[RECORDS FOR THIS TASK]
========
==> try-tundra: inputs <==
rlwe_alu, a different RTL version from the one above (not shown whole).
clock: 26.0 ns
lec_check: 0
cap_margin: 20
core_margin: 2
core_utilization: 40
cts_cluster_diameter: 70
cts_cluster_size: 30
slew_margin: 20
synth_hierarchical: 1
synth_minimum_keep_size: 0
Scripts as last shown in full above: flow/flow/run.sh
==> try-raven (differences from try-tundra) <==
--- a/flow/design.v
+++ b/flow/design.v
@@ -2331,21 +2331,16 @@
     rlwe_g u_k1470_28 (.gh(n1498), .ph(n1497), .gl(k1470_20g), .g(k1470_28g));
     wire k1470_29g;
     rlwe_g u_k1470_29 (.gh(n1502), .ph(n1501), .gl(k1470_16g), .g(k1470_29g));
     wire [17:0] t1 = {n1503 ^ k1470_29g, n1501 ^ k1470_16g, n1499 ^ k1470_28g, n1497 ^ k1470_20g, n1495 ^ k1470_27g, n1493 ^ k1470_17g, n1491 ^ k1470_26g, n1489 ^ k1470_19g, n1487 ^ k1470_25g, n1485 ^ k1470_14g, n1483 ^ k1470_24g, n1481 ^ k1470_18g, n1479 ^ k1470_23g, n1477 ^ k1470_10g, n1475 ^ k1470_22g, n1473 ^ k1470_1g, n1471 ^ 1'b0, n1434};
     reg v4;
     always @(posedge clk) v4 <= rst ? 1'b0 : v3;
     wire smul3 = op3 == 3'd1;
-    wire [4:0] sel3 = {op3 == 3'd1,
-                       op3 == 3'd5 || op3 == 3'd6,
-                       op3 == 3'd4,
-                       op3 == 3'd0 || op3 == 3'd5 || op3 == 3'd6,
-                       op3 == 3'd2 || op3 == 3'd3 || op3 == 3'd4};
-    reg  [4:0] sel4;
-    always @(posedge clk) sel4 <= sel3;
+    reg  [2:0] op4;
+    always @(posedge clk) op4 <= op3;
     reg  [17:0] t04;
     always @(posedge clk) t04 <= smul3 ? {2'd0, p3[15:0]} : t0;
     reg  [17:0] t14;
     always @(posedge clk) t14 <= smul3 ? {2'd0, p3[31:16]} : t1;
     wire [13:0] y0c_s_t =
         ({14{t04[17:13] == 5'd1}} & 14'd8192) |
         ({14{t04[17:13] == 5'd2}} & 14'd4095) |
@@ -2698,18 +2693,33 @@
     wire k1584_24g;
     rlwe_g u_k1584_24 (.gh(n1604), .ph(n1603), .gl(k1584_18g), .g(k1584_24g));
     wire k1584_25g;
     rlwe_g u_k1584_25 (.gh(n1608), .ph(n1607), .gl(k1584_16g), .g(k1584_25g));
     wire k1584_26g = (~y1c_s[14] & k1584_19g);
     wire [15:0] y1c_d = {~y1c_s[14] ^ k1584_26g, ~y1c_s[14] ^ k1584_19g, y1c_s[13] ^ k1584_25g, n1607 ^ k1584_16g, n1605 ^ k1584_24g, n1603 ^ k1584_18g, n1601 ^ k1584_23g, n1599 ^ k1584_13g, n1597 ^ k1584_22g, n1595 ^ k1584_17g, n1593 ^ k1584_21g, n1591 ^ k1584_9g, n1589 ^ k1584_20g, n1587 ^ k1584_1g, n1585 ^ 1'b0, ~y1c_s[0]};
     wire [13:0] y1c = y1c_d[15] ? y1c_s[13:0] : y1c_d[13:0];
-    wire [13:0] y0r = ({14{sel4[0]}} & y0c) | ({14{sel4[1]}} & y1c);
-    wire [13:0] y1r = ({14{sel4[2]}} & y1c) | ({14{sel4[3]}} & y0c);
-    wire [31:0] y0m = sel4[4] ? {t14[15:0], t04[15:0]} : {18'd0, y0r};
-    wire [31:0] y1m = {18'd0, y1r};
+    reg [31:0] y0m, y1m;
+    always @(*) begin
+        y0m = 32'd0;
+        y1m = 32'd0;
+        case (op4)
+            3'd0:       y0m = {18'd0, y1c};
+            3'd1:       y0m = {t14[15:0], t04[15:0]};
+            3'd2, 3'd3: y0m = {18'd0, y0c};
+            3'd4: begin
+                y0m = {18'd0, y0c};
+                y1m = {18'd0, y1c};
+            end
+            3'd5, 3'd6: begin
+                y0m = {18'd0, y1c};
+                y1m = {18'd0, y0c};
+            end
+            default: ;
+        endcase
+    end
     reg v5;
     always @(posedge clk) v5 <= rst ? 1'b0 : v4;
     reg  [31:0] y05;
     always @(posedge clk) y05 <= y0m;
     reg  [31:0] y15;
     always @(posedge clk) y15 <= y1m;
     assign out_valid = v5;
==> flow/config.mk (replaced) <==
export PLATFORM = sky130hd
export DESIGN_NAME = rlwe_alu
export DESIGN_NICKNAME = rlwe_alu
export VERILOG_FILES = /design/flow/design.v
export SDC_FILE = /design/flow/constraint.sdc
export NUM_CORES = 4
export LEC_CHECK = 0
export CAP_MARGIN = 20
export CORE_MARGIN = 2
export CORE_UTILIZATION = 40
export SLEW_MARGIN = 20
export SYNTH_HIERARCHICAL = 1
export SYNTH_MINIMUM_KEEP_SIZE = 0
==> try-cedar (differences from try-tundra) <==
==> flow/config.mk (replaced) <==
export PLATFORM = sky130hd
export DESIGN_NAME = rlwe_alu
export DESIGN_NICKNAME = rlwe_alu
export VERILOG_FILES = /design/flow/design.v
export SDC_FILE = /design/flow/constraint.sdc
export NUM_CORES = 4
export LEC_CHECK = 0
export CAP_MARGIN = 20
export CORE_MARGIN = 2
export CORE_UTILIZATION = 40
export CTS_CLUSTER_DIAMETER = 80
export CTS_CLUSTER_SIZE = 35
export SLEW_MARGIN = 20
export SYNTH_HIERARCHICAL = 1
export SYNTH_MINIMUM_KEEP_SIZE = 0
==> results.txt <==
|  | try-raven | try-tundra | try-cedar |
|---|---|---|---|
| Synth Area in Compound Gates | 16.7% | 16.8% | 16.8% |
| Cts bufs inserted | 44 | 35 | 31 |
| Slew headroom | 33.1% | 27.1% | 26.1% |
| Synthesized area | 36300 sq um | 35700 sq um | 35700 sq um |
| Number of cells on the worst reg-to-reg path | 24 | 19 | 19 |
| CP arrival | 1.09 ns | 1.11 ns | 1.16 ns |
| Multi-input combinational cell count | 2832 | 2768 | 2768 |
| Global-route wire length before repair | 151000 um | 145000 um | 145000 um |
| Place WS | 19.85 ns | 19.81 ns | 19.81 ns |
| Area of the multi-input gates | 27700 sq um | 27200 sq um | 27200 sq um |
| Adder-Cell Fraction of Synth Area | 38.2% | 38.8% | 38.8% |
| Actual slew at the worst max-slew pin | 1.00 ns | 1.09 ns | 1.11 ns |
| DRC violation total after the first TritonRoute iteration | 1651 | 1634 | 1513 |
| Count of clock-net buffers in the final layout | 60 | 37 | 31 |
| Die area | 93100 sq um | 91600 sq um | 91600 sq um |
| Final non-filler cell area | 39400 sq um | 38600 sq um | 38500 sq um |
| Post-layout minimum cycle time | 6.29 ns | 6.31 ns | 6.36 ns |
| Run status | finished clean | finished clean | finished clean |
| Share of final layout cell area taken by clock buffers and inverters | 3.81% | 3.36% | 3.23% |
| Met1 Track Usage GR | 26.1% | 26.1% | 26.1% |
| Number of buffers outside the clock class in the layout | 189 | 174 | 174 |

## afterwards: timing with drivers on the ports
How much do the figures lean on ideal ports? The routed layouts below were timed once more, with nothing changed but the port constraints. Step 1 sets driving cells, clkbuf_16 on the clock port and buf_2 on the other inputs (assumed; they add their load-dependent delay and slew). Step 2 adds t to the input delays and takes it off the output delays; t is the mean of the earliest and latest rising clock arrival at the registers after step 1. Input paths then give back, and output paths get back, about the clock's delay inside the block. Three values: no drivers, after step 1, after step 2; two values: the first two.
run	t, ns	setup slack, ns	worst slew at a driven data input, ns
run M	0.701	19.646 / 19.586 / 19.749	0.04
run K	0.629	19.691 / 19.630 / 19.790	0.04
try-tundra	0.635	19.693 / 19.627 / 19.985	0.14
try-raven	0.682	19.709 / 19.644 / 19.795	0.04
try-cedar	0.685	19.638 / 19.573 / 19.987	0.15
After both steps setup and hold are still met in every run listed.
[/RECORDS FOR THIS TASK]
*DIRECTIONS*.
For each line above that holds the string "always", provide a copy of that line.

*ANSWER TO THE EXERCISE*.
     always @(posedge clk) v4 <= rst ? 1'b0 : v3;
-    always @(posedge clk) sel4 <= sel3;
+    always @(posedge clk) op4 <= op3;
     always @(posedge clk) t04 <= smul3 ? {2'd0, p3[15:0]} : t0;
     always @(posedge clk) t14 <= smul3 ? {2'd0, p3[31:16]} : t1;
+    always @(*) begin
     always @(posedge clk) v5 <= rst ? 1'b0 : v4;
     always @(posedge clk) y05 <= y0m;
     always @(posedge clk) y15 <= y1m;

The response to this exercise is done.